Monday, Sep. 07, 1942
Futile Fool Baths
The slosh of athletes' feet through prophylactic baths in U.S. clubs, schools, gymnasiums, swimming pools, and above all in Army camps, is not only "illogical and probably serves no useful purpose but is potentially harmful." This radical reversal of medical teaching comes from three expert dermatologists (Drs. Marion Sulzberger and Rudolf Baer of New York City's Montefiore Hospital and Dr. Rudolph Hecht of the University of Illinois). It is based on their observations of the last decade, as confirmed by 88 other U.S. skin specialists.
Athlete's foot, the three doctors write in the Archives of Dermatology and Syphilology, develops not from exposure to new germs but from lowering of the individual's resistance to the germs he almost always carries on his own feet--no matter how often he bathes them in chemicals. Athlete's foot spores are so omnipresent, the contagion so inescapable, that the disease itself can be called "rarely, if ever, 'contagious' " in the sense that one individual transmits it directly to another.

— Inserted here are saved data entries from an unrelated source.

==> run K <==
==> flow/design.v <==
module divider(
    input logic [15:0]  dividend,
    output logic [15:0] quotient,
    output logic [15:0] remainder
);
    localparam logic[15:0] MAGIC = 16'h000047AF;
    logic [31:0]           temp;
    logic [31:0]           q;
    logic [15:0]           diff, t;
    assign temp = MAGIC * dividend[14:0];
    assign q = temp[31:16];
    assign diff = (dividend[14:0] - q) >> 1;
    assign t = diff + q;
    assign quotient = t >> 6;
    assign remainder[14:0] = dividend[14:0] - ((quotient << 6) + (quotient << 5) + (quotient << 2));
    assign remainder[15] = dividend[15];
endmodule
module input_circuit(
    input logic clk,
    input logic rst_n,
    input logic init_i,
    input logic stop_i,
    input logic [15:0] data_i,
    input logic valid_1,
    output logic ready_1,
    output logic [15:0] data_o,
    output logic valid_2,
    input  logic ready_2,
    output logic[15:0] total_num_turns_o
);
    logic[15:0] skid_buffer;
    logic       skid_buffer_empty;
    logic       r_init;
    logic       t1_done, t2_done;
    assign t1_done = ready_1 && valid_1;
    assign t2_done = ready_2 && valid_2;
    always_ff @(posedge clk) begin
        if(!rst_n) begin
            ready_1 <= 0;
        end
        else begin
            if(r_init)
              ready_1 <= !t1_done;
            else begin
                if(!stop_i) begin
                    if(skid_buffer_empty) begin
                        if((!valid_2) || t2_done)
                          ready_1 <= 1;
                        else ready_1 <= 0;
                    end else ready_1 <= 0;
                end
                else
                    ready_1 <= 0;
            end
        end
    end
    always_ff @(posedge clk) begin
        if(!rst_n) begin
            valid_2 <= 0;
        end
        else begin
            if(r_init)
              valid_2 <= 0;
            else begin
                if(t2_done) begin
                    if(skid_buffer_empty) begin
                        if(t1_done) begin
                            data_o <= data_i;
                            valid_2 <= 1;
                        end
                        else begin
                            valid_2 <= 0;
                        end
                    end
                    else begin
                        data_o <= skid_buffer;
                        valid_2 <= 1;
                    end
                end
                else if(!valid_2) begin
                    if(t1_done) begin
                        data_o <= data_i;
                        valid_2 <= 1;
                    end
                end
            end
        end
    end
    always_ff @(posedge clk) begin
        if(!rst_n) begin
            r_init <= 0;
            skid_buffer_empty <= 1;
        end
        else begin
            if(r_init) begin
                if(t1_done) begin
                    r_init <= 0;
                    total_num_turns_o <= data_i;
                end
            end
            else begin
                if(init_i)
                    r_init <= 1;
                if(t1_done && valid_2 && !t2_done) begin
                    skid_buffer <= data_i;
                    skid_buffer_empty <= 0;
                end
                else if(!t1_done && t2_done && !skid_buffer_empty) begin
                    skid_buffer_empty <= 1;
                end
            end
        end
    end
endmodule
module dial_solver(
        input logic [15:0] val,
        input logic        valid_i,
        input logic        clk,
        input logic        rst_n,
        input logic [15:0] full_turns,
        output logic       ready,
        output logic       valid,
        output logic [31:0] password
);
    logic signed[31:0] dial;
    logic signed[31:0] old_dial;
    logic [15:0] rval;
    typedef enum logic {
        LEFT = 0,
        RIGHT = 1
    } turn_t;
    typedef enum logic[2:0]{
        IDLE,
        READY,
        CHECK_TURN,
        R_END,
        L_END
    }state_t;
    logic turn;
    state_t state;
    assign turn = rval[15];
    always_ff @(posedge clk) begin
        if(!rst_n) begin
            ready <= 0;
            password <= 0;
            dial <= 50;
            state <= IDLE;
        end
        else begin
            unique case(state)
                IDLE: begin
                    ready <= 1;
                    state <= READY;
                end
                READY: begin
                    if(valid_i) begin
                      old_dial <= dial;
                      password <= password + full_turns;
                      rval <= val;
                      state <= CHECK_TURN;
                      ready <= 0;
                    end
                end
                CHECK_TURN: begin
                    if(turn == RIGHT) begin
                      dial <= dial + rval[14:0];
                      state <= R_END;
                    end
                    else begin
                      dial <= dial - rval[14:0];
                      state <= L_END;
                    end
                end
                R_END: begin
                    if(dial > 99) begin
                        dial <= dial - 100;
                        password <= password + 1;
                    end
                    state <= READY;
                    ready <= 1;
                end
                L_END: begin
                    if(dial < 0) begin
                      dial <= dial + 100;
                    end
                    if((dial < 0 || dial == 0) && old_dial != 0)
                        password <= password + 1;
                    state <= READY;
                    ready <= 1;
                end
            endcase
        end
    end
endmodule
module top(input logic [15:0]  data_i,
           input logic         valid_i,
           input logic         clk,
           input logic         rst_n,
           output logic        ready_o,
           output logic valid_o,
           output logic [31:0] password_o);
    logic [15:0] dividend;
    logic [15:0] quotient;
    logic [15:0] remainder;
    logic        init;
    logic        stop;
    logic [31:0] turns;
    logic        ready1;
    logic        valid2, ready2;
    logic        valid3;
    logic [15:0] cnt;
    logic [15:0] total_num_turns;
    typedef enum logic[2:0] {
        IDLE,
        CHECK_TOTAL_CNT,
        ACTIVE,
        WAIT1,
        WAIT2,
        DONE
    }state_t;
    state_t state;
    always_ff @(posedge clk) begin
        if(!rst_n) begin
            state <= IDLE;
            valid_o <= 0;
            init <= 1;
            stop <= 1;
            cnt <= 0;
        end
        else begin
            unique case(state)
                IDLE: begin
                    if(valid_i && ready_o) begin
                        init <= 0;
                        state <= CHECK_TOTAL_CNT;
                    end
                end
                CHECK_TOTAL_CNT: begin
                    if(cnt == total_num_turns) begin
                        state <= DONE;
                    end
                    else begin
                        state <= ACTIVE;
                        stop <= 0;
                        init <= 0;
                    end
                end
                ACTIVE:begin
                    if(ready_o && valid_i) begin
                        cnt <= cnt + 1;
                        if(cnt + 1 == total_num_turns) begin
                            state <= WAIT1;
                            stop <= 1;
                        end
                    end
                end
                WAIT1: begin
                    state <= WAIT2;
                end
                WAIT2: begin
                    if(ready2 && !valid2) begin
                        valid_o <= 1;
                        state <= DONE;
                    end
                end
                DONE:begin
                    valid_o <= 0;
                    stop <= 1;
                    init <= 1;
                    state <= IDLE;
                end
            endcase
        end
    end
    input_circuit ic (
        .clk (clk),
        .rst_n (rst_n),
        .data_i (data_i),
        .valid_1 (valid_i),
        .ready_1 (ready_o),
        .data_o (dividend),
        .valid_2 (valid2),
        .ready_2 (ready2),
        .total_num_turns_o (total_num_turns),
        .init_i (init),
        .stop_i (stop));
    divider d(.dividend (dividend),
              .quotient (quotient),
              .remainder (remainder));
    dial_solver ds(.val (remainder),
                  .valid_i (valid2),
                  .clk (clk),
                  .rst_n (rst_n),
                  .ready (ready2),
                  .valid (valid_3),
                  .password (password_o),
                  .full_turns (quotient));
endmodule
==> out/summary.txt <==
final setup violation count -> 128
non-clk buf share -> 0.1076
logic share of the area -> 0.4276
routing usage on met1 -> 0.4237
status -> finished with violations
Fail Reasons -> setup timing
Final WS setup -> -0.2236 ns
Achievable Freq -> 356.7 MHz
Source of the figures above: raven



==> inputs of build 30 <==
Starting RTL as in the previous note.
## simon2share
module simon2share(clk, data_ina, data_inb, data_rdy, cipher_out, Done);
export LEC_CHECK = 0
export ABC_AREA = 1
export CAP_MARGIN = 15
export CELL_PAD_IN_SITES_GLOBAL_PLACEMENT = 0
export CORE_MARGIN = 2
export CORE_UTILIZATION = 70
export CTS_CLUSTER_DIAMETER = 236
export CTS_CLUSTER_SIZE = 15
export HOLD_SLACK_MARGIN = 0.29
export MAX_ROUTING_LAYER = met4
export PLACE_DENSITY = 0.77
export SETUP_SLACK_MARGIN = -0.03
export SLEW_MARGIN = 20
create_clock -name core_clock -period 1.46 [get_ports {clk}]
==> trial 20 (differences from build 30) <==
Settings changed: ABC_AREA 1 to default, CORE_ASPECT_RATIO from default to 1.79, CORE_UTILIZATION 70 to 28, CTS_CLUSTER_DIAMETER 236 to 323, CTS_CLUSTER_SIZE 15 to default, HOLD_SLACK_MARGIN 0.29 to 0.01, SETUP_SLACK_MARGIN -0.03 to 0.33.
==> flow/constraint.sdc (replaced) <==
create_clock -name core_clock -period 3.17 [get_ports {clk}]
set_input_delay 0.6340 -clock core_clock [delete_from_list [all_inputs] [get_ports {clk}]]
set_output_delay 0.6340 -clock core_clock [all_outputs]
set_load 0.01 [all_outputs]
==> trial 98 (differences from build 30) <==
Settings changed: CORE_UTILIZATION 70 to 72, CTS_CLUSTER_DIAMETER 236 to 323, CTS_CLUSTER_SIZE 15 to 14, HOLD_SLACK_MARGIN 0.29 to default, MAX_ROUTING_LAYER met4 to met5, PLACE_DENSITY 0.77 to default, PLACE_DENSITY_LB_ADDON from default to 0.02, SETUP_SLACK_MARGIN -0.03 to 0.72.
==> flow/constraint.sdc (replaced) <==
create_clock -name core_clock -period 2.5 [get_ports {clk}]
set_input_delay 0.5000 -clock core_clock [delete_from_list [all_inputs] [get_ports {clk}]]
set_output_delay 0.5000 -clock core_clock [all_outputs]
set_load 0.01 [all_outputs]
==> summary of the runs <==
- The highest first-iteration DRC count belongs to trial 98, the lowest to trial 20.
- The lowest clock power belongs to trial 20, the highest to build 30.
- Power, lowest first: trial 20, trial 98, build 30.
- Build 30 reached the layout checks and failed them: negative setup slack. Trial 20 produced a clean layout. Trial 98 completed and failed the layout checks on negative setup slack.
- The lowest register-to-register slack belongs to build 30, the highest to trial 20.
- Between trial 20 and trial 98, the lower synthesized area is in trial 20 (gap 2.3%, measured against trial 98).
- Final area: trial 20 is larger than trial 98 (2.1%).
==> flow/design.v <==
(* keep_hierarchy = "yes", use_dsp = "yes" *)
module cordic_final #(
    parameter WIDTH = 32,          
    parameter FRAC = 14,           
    parameter ITER = 16,           
    parameter LOG_ITER = 4,         
    parameter POST_STAGES = 5       
)
(
    input wire                    clk,
    input wire                    rst_n,        
    input wire                    start,        
    input wire signed [WIDTH-1:0] x_in,         
    input wire                    func_select,  
    output reg                    busy,         
    output reg                    done,         
    output reg signed [WIDTH:0] result       
);
    localparam signed [WIDTH-1:0] ONE_Q = (1 << FRAC);         
    localparam signed [WIDTH-1:0] ONE_Q_1 = ONE_Q >> 1;         
    localparam signed [WIDTH-1:0] K_INV_SCALED = 16'sd19784;    
    wire [5:0] shift_lut [0:ITER-1];
    wire signed [WIDTH-1:0] atanh_lut [0:ITER-1];
    reg signed [WIDTH-1:0] x_pipe [0:ITER];
    reg signed [WIDTH-1:0] y_pipe [0:ITER];
    reg signed [WIDTH-1:0] z_pipe [0:ITER];
    reg valid_pipe [0:ITER];
    reg signed [WIDTH-1:0] x_input_pipe [0:POST_STAGES-1];
    reg signed [WIDTH-1:0] y_result_pipe [0:POST_STAGES-1];
    reg func_select_pipe [0:POST_STAGES-1];
    reg valid_post_pipe [0:POST_STAGES-1];
    reg signed [2*WIDTH-1:0] x_squared_pipe [0:POST_STAGES-1];
    reg signed [2*WIDTH-1:0] coeff_term_pipe [0:POST_STAGES-1];
    reg signed [WIDTH-1:0] one_minus_approx_pipe [0:POST_STAGES-1];
    reg signed [2*WIDTH-1:0] final_product_pipe [0:POST_STAGES-1];
    reg signed [WIDTH-1:0] extracted_result_pipe [0:POST_STAGES-1];
    reg [1:0] state, next_state;
    reg [LOG_ITER:0] stage_counter;
    localparam [1:0] IDLE = 2'b00;
    localparam [1:0] PROCESS = 2'b01;
    localparam [1:0] OUTPUT = 2'b10;
    reg signed [WIDTH-1:0] x_input_stored;  
    reg                    func_select_stored;
    integer i;
    assign shift_lut[0]  = 6'd1;   assign shift_lut[1]  = 6'd2;   assign shift_lut[2]  = 6'd3;   assign shift_lut[3]  = 6'd4;
    assign shift_lut[4]  = 6'd4;   assign shift_lut[5]  = 6'd5;   assign shift_lut[6]  = 6'd6;   assign shift_lut[7]  = 6'd7;
    assign shift_lut[8]  = 6'd8;   assign shift_lut[9]  = 6'd9;   assign shift_lut[10] = 6'd10;  assign shift_lut[11] = 6'd11;
    assign shift_lut[12] = 6'd12;  assign shift_lut[13] = 6'd13;  assign shift_lut[14] = 6'd13;  assign shift_lut[15] = 6'd14;
    assign atanh_lut[0]  = 16'sd9000;   assign atanh_lut[1]  = 16'sd4185;   assign atanh_lut[2]  = 16'sd2059;   assign atanh_lut[3]  = 16'sd1025;
    assign atanh_lut[4]  = 16'sd1025;   assign atanh_lut[5]  = 16'sd512;    assign atanh_lut[6]  = 16'sd256;    assign atanh_lut[7]  = 16'sd128;
    assign atanh_lut[8]  = 16'sd64;     assign atanh_lut[9]  = 16'sd32;     assign atanh_lut[10] = 16'sd16;     assign atanh_lut[11] = 16'sd8;
    assign atanh_lut[12] = 16'sd4;      assign atanh_lut[13] = 16'sd2;      assign atanh_lut[14] = 16'sd2;      assign atanh_lut[15] = 16'sd1;
    genvar stage;
    generate 
        for (stage = 0; stage < ITER; stage = stage + 1) 
        begin : cordic_pipeline
            wire z_positive;
            wire [5:0] current_shift;
            wire signed [WIDTH-1:0] x_shifted;
            wire signed [WIDTH-1:0] y_shifted;
            wire signed [WIDTH-1:0] atanh_val;
            assign z_positive = ~z_pipe[stage][WIDTH-1];
            assign current_shift = shift_lut[stage];
            assign x_shifted = x_pipe[stage] >>> current_shift;
            assign y_shifted = y_pipe[stage] >>> current_shift;
            assign atanh_val = atanh_lut[stage];
            always @(posedge clk or negedge rst_n) begin
                if (!rst_n) begin
                    x_pipe[stage+1] <= {WIDTH{1'b0}};
                    y_pipe[stage+1] <= {WIDTH{1'b0}};
                    z_pipe[stage+1] <= {WIDTH{1'b0}};
                    valid_pipe[stage+1] <= 1'b0;
                end else begin
                    (* use_dsp = "yes" *) x_pipe[stage+1] <= z_positive ? (x_pipe[stage] + y_shifted) : (x_pipe[stage] - y_shifted);
                    (* use_dsp = "yes" *) y_pipe[stage+1] <= z_positive ? (y_pipe[stage] + x_shifted) : (y_pipe[stage] - x_shifted);
                    (* use_dsp = "yes" *) z_pipe[stage+1] <= z_positive ? (z_pipe[stage] - atanh_val) : (z_pipe[stage] + atanh_val);
                    valid_pipe[stage+1] <= valid_pipe[stage];
                end
            end
        end
    endgenerate
    always @(posedge clk or negedge rst_n) begin
        if (!rst_n) begin
            x_input_pipe[0] <= {WIDTH{1'b0}};
            y_result_pipe[0] <= {WIDTH{1'b0}};
            func_select_pipe[0] <= 1'b0;
            valid_post_pipe[0] <= 1'b0;
            x_squared_pipe[0] <= {(2*WIDTH){1'b0}};
        end else begin
            x_input_pipe[0] <= x_input_stored;
            y_result_pipe[0] <= y_pipe[ITER];
            func_select_pipe[0] <= func_select_stored;
            valid_post_pipe[0] <= valid_pipe[ITER];
            (* use_dsp = "yes" *) x_squared_pipe[0] <= $signed(x_input_stored) * $signed(x_input_stored);
        end
    end
    always @(posedge clk or negedge rst_n) begin
        if (!rst_n) begin
            x_input_pipe[1] <= {WIDTH{1'b0}};
            y_result_pipe[1] <= {WIDTH{1'b0}};
            func_select_pipe[1] <= 1'b0;
            valid_post_pipe[1] <= 1'b0;
            coeff_term_pipe[1] <= {(2*WIDTH){1'b0}};
        end else begin
            x_input_pipe[1] <= x_input_pipe[0];
            y_result_pipe[1] <= y_result_pipe[0];
            func_select_pipe[1] <= func_select_pipe[0];
            valid_post_pipe[1] <= valid_post_pipe[0];
            (* use_dsp = "yes" *) coeff_term_pipe[1] <= (x_squared_pipe[0] * 23900) >>> 30;
        end
    end
    always @(posedge clk or negedge rst_n) begin
        if (!rst_n) begin
            x_input_pipe[2] <= {WIDTH{1'b0}};
            y_result_pipe[2] <= {WIDTH{1'b0}};
            func_select_pipe[2] <= 1'b0;
            valid_post_pipe[2] <= 1'b0;
            one_minus_approx_pipe[2] <= {WIDTH{1'b0}};
        end else begin
            x_input_pipe[2] <= x_input_pipe[1];
            y_result_pipe[2] <= y_result_pipe[1];
            func_select_pipe[2] <= func_select_pipe[1];
            valid_post_pipe[2] <= valid_post_pipe[1];
            (* use_dsp = "yes" *) one_minus_approx_pipe[2] <= ONE_Q - coeff_term_pipe[1][WIDTH-1:0];
        end
    end
    always @(posedge clk or negedge rst_n) begin
        if (!rst_n) begin
            x_input_pipe[3] <= {WIDTH{1'b0}};
            y_result_pipe[3] <= {WIDTH{1'b0}};
            func_select_pipe[3] <= 1'b0;
            valid_post_pipe[3] <= 1'b0;
            final_product_pipe[3] <= {(2*WIDTH){1'b0}};
        end else begin
            x_input_pipe[3] <= x_input_pipe[2];
            y_result_pipe[3] <= y_result_pipe[2];
            func_select_pipe[3] <= func_select_pipe[2];
            valid_post_pipe[3] <= valid_post_pipe[2];
            (* use_dsp = "yes" *) final_product_pipe[3] <= $signed(y_result_pipe[2]) * $signed(one_minus_approx_pipe[2]);
        end
    end
    always @(posedge clk or negedge rst_n) begin
        if (!rst_n) begin
            x_input_pipe[4] <= {WIDTH{1'b0}};
            y_result_pipe[4] <= {WIDTH{1'b0}};
            func_select_pipe[4] <= 1'b0;
            valid_post_pipe[4] <= 1'b0;
            extracted_result_pipe[4] <= {WIDTH{1'b0}};
        end else begin
            x_input_pipe[4] <= x_input_pipe[3];
            y_result_pipe[4] <= y_result_pipe[3];
            func_select_pipe[4] <= func_select_pipe[3];
            valid_post_pipe[4] <= valid_post_pipe[3];
            (* use_dsp = "yes" *) extracted_result_pipe[4] <= final_product_pipe[3] >>> FRAC;
        end
    end
    always @(*) begin
        case (state)
            IDLE: next_state = start ? PROCESS : IDLE;
            PROCESS: next_state = (stage_counter >= ITER + POST_STAGES + 3) ? OUTPUT : PROCESS; 
            OUTPUT: next_state = IDLE;
            default: next_state = IDLE;
        endcase
    end  
    always @(posedge clk or negedge rst_n) begin
        if (!rst_n) begin
            state <= IDLE;
            busy <= 1'b0;
            done <= 1'b0;
            result <= {WIDTH{1'b0}};
            stage_counter <= {(LOG_ITER+1){1'b0}};
            x_pipe[0] <= {WIDTH{1'b0}};
            y_pipe[0] <= {WIDTH{1'b0}};
            z_pipe[0] <= {WIDTH{1'b0}};
            valid_pipe[0] <= 1'b0;
            x_input_stored <= {WIDTH{1'b0}};
            func_select_stored <= 1'b0;
        end else begin
            state <= next_state;
            done <= 1'b0;  
            case (state)
                IDLE: begin
                    busy <= 1'b0;
                    stage_counter <= {(LOG_ITER+1){1'b0}};
                    if (start) begin
                        x_pipe[0] <= K_INV_SCALED;  
                        y_pipe[0] <= {WIDTH{1'b0}}; 
                        func_select_stored <= func_select;
                        if (func_select) begin  
                            z_pipe[0] <= x_in; 
                            x_input_stored <= x_in;
                        end else begin  
                            z_pipe[0] <= $signed(x_in) >>> 1; 
                            x_input_stored <= $signed(x_in) >>> 1;
                        end
                        valid_pipe[0] <= 1'b1;
                        busy <= 1'b1;
                        stage_counter <= {(LOG_ITER+1){1'b0}};
                    end
                end
                PROCESS: begin
                    stage_counter <= stage_counter + 1'b1;
                end
                OUTPUT: begin
                    busy <= 1'b0;
                    if (valid_post_pipe[POST_STAGES-1]) begin
                        if (func_select_pipe[POST_STAGES-1]) begin
                            result <= extracted_result_pipe[POST_STAGES-1];
                        end else begin
                            result <= (extracted_result_pipe[POST_STAGES-1] + ONE_Q) >>> 1;
                        end
                        done <= 1'b1;
                    end
                end
                default: begin
                    state <= IDLE;
                end
            endcase
        end
    end
endmodule
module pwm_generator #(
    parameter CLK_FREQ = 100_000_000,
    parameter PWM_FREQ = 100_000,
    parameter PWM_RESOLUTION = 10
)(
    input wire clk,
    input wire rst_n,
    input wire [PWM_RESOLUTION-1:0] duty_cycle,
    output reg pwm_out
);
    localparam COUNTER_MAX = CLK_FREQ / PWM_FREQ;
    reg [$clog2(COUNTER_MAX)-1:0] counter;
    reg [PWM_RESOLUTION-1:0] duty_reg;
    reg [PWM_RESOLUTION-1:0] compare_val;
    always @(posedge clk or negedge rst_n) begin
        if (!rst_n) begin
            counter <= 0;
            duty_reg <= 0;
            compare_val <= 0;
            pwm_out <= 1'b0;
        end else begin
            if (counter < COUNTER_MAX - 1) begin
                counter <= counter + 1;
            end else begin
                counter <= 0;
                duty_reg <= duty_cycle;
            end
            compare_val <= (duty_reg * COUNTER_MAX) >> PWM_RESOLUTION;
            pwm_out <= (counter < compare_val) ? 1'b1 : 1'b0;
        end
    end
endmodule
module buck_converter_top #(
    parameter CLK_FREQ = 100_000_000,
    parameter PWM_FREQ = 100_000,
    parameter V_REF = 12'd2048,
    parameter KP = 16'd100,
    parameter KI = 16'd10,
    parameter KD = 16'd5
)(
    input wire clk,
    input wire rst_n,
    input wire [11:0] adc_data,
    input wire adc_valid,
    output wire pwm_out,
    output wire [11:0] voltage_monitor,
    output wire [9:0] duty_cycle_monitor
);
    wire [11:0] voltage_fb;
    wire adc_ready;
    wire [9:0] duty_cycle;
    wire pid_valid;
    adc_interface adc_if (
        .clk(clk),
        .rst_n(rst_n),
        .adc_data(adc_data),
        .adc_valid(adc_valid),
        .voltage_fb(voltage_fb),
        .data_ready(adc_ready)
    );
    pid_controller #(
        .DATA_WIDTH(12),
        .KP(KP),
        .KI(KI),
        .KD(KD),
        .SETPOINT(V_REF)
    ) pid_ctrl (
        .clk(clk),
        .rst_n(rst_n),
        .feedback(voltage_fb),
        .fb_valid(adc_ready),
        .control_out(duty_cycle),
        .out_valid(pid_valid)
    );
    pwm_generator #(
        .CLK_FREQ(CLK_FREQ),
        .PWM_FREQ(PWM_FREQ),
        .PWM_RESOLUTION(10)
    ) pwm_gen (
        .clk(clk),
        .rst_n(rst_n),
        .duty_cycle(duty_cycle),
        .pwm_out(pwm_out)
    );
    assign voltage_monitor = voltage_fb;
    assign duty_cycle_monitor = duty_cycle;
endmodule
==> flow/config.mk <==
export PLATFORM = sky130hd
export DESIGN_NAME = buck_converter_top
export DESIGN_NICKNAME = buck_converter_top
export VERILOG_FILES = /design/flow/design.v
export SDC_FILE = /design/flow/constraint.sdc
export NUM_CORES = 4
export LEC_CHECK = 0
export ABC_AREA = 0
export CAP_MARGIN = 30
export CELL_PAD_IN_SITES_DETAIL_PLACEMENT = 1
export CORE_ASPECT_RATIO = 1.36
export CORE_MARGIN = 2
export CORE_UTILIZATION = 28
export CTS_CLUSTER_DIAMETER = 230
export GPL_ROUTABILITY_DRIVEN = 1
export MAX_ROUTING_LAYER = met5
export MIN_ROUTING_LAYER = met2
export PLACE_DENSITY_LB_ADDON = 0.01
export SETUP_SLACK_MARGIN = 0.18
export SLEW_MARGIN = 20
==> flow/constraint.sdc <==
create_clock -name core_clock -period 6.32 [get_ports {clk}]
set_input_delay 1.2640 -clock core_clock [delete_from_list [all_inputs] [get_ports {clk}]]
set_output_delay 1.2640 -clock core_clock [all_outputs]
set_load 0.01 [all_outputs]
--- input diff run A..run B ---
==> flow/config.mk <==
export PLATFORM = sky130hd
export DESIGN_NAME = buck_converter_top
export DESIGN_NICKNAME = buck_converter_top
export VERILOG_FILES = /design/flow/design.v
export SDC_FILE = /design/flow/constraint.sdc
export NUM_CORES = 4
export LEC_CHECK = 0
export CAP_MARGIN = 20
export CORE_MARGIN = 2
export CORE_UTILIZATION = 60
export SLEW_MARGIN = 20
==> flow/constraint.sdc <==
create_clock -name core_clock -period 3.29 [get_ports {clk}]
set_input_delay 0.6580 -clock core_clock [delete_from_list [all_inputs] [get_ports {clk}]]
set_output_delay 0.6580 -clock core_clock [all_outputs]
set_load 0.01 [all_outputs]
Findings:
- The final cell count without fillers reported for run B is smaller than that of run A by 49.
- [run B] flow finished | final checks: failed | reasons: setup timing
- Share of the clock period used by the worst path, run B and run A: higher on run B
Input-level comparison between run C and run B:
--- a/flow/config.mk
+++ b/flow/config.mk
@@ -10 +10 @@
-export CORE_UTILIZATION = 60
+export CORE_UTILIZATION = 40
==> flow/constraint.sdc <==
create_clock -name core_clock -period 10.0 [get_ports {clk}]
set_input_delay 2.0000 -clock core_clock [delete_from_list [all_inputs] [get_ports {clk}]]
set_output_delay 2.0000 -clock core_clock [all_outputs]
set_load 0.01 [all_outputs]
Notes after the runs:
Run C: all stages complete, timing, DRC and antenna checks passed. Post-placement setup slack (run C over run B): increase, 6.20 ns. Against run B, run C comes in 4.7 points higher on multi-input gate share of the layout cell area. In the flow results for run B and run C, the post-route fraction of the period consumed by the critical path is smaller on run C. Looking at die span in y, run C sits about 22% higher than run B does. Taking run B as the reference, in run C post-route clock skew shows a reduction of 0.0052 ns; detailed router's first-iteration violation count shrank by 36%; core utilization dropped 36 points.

Nevertheless, many sufferers "are so imbued with the idea of the contagiousness . . . that they have veritable phobias and are constantly scrubbing, using strong soaps, disinfectants, germicides and patent remedies on themselves, on their families and on all objects and utensils. . . . Once they are convinced that they are not 'unclean,' not a menace to themselves and to others, patients with superficial ringworm [athlete's foot] infections experience great psychic relief." A real cure of athlete's foot, the doctors add, often depends on eliminating the use of skin-damaging chemicals.